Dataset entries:
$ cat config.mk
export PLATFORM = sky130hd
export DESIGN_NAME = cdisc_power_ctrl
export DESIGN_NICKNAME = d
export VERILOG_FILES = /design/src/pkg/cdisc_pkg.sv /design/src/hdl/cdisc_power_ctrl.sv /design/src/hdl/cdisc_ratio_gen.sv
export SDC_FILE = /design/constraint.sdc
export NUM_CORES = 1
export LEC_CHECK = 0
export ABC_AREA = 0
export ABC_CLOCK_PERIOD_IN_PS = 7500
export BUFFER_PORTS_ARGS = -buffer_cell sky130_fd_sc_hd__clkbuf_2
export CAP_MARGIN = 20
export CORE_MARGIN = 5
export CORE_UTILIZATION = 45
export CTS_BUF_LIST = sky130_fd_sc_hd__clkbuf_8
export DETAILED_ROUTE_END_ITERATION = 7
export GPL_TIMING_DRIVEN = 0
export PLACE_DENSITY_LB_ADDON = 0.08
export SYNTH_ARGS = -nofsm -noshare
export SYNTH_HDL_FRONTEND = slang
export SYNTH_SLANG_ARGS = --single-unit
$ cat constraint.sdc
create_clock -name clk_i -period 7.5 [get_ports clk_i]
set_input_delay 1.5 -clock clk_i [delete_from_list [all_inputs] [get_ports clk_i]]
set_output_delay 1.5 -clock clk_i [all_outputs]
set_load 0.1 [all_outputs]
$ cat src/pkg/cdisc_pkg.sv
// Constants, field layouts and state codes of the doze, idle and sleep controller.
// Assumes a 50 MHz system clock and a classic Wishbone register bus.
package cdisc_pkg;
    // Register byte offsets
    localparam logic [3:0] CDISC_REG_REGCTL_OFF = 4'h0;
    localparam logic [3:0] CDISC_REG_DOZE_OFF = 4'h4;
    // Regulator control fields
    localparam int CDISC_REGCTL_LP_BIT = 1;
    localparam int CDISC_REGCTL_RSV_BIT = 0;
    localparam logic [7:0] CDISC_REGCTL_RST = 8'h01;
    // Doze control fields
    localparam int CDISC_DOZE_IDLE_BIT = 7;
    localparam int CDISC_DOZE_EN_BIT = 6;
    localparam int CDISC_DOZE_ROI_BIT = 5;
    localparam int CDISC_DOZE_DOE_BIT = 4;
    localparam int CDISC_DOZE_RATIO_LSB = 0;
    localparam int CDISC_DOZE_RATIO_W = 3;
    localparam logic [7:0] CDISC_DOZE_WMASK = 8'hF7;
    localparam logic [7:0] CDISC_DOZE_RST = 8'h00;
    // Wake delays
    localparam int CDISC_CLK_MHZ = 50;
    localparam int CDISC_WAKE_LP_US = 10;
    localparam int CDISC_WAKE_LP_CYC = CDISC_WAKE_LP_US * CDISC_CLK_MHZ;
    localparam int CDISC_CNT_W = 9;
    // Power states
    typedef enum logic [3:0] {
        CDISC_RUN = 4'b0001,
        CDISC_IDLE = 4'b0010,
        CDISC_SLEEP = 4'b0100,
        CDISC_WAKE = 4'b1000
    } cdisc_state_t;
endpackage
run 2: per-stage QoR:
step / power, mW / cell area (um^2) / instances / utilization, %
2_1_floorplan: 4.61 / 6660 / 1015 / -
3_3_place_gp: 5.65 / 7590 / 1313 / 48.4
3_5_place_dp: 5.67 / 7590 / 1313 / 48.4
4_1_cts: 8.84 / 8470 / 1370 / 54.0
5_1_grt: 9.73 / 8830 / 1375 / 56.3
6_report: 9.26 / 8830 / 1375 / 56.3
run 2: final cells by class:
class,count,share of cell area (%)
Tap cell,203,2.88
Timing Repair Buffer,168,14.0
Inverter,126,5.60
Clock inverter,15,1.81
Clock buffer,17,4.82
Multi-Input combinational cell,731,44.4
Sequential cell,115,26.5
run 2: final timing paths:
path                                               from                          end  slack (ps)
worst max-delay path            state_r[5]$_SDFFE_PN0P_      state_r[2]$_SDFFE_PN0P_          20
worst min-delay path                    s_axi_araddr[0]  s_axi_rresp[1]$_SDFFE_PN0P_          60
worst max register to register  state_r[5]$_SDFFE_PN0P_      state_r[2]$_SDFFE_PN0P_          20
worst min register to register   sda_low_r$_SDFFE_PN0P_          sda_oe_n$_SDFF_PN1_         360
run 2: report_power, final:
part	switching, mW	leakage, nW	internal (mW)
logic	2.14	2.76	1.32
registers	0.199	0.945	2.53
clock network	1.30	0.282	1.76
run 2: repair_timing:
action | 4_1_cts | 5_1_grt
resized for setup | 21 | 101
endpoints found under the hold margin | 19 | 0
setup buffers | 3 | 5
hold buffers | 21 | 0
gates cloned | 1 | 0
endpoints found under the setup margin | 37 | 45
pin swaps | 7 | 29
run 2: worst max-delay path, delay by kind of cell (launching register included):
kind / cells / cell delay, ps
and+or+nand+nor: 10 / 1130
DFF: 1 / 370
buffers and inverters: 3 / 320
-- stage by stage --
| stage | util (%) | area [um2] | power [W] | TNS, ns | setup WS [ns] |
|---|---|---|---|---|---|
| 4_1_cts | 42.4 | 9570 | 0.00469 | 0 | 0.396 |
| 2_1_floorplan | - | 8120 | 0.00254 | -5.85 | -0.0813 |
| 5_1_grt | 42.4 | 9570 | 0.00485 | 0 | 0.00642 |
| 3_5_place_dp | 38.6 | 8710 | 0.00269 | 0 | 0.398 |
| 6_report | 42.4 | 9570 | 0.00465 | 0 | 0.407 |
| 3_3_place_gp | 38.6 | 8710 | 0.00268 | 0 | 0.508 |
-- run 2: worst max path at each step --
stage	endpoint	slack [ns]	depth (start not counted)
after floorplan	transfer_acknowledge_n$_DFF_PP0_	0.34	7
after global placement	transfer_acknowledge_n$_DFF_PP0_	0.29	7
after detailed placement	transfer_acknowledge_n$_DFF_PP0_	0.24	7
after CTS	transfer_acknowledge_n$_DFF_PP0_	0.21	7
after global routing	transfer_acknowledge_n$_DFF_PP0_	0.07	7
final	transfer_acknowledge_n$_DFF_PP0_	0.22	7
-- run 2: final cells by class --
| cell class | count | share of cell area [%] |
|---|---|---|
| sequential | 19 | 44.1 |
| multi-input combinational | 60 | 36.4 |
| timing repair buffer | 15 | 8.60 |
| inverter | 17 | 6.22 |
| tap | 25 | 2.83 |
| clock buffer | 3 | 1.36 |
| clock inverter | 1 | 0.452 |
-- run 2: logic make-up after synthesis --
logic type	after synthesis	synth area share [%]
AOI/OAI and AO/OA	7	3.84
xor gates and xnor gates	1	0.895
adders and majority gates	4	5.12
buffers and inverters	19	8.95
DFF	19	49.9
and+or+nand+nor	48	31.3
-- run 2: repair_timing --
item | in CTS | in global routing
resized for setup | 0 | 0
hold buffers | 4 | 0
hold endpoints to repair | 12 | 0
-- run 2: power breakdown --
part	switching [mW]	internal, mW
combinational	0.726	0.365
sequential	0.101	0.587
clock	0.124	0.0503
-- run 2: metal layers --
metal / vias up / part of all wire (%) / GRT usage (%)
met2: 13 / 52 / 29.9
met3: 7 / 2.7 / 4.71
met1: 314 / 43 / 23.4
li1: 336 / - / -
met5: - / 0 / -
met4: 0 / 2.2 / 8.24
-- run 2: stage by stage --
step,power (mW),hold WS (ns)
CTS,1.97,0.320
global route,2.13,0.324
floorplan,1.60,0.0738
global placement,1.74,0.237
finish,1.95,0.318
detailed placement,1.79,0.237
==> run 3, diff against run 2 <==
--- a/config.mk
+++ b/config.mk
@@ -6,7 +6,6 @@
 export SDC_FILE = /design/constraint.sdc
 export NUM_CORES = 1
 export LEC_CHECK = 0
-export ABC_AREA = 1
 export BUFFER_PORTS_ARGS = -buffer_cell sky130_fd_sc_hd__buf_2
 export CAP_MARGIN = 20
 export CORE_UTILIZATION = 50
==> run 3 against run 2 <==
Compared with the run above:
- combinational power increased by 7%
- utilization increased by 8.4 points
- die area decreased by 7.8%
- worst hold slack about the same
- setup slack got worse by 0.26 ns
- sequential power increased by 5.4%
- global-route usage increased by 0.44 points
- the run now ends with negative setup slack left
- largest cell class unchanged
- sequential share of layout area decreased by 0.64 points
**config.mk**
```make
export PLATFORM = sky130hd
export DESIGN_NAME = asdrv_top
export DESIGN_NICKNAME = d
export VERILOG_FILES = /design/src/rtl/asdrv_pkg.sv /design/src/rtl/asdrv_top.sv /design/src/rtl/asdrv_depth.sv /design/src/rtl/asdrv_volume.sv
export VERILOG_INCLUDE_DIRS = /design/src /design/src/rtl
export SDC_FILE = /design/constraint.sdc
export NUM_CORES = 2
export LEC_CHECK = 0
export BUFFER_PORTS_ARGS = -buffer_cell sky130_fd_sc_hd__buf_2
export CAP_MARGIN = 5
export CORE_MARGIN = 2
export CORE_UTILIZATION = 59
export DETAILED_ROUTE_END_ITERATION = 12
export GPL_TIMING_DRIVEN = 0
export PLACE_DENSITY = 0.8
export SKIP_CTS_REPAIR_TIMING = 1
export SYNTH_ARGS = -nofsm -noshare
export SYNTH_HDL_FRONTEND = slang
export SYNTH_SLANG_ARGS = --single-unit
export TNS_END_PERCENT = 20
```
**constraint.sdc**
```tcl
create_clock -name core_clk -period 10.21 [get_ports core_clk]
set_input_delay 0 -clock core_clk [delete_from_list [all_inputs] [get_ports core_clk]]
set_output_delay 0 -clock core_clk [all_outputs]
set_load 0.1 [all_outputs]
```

▸ **How to complete this task**
From the entries above, extract every line where the word "global" appears.

▸ **Answer space**
after global placement	transfer_acknowledge_n$_DFF_PP0_	0.29	7
after global routing	transfer_acknowledge_n$_DFF_PP0_	0.07	7
item | in CTS | in global routing
global route,2.13,0.324
global placement,1.74,0.237
- global-route usage increased by 0.44 points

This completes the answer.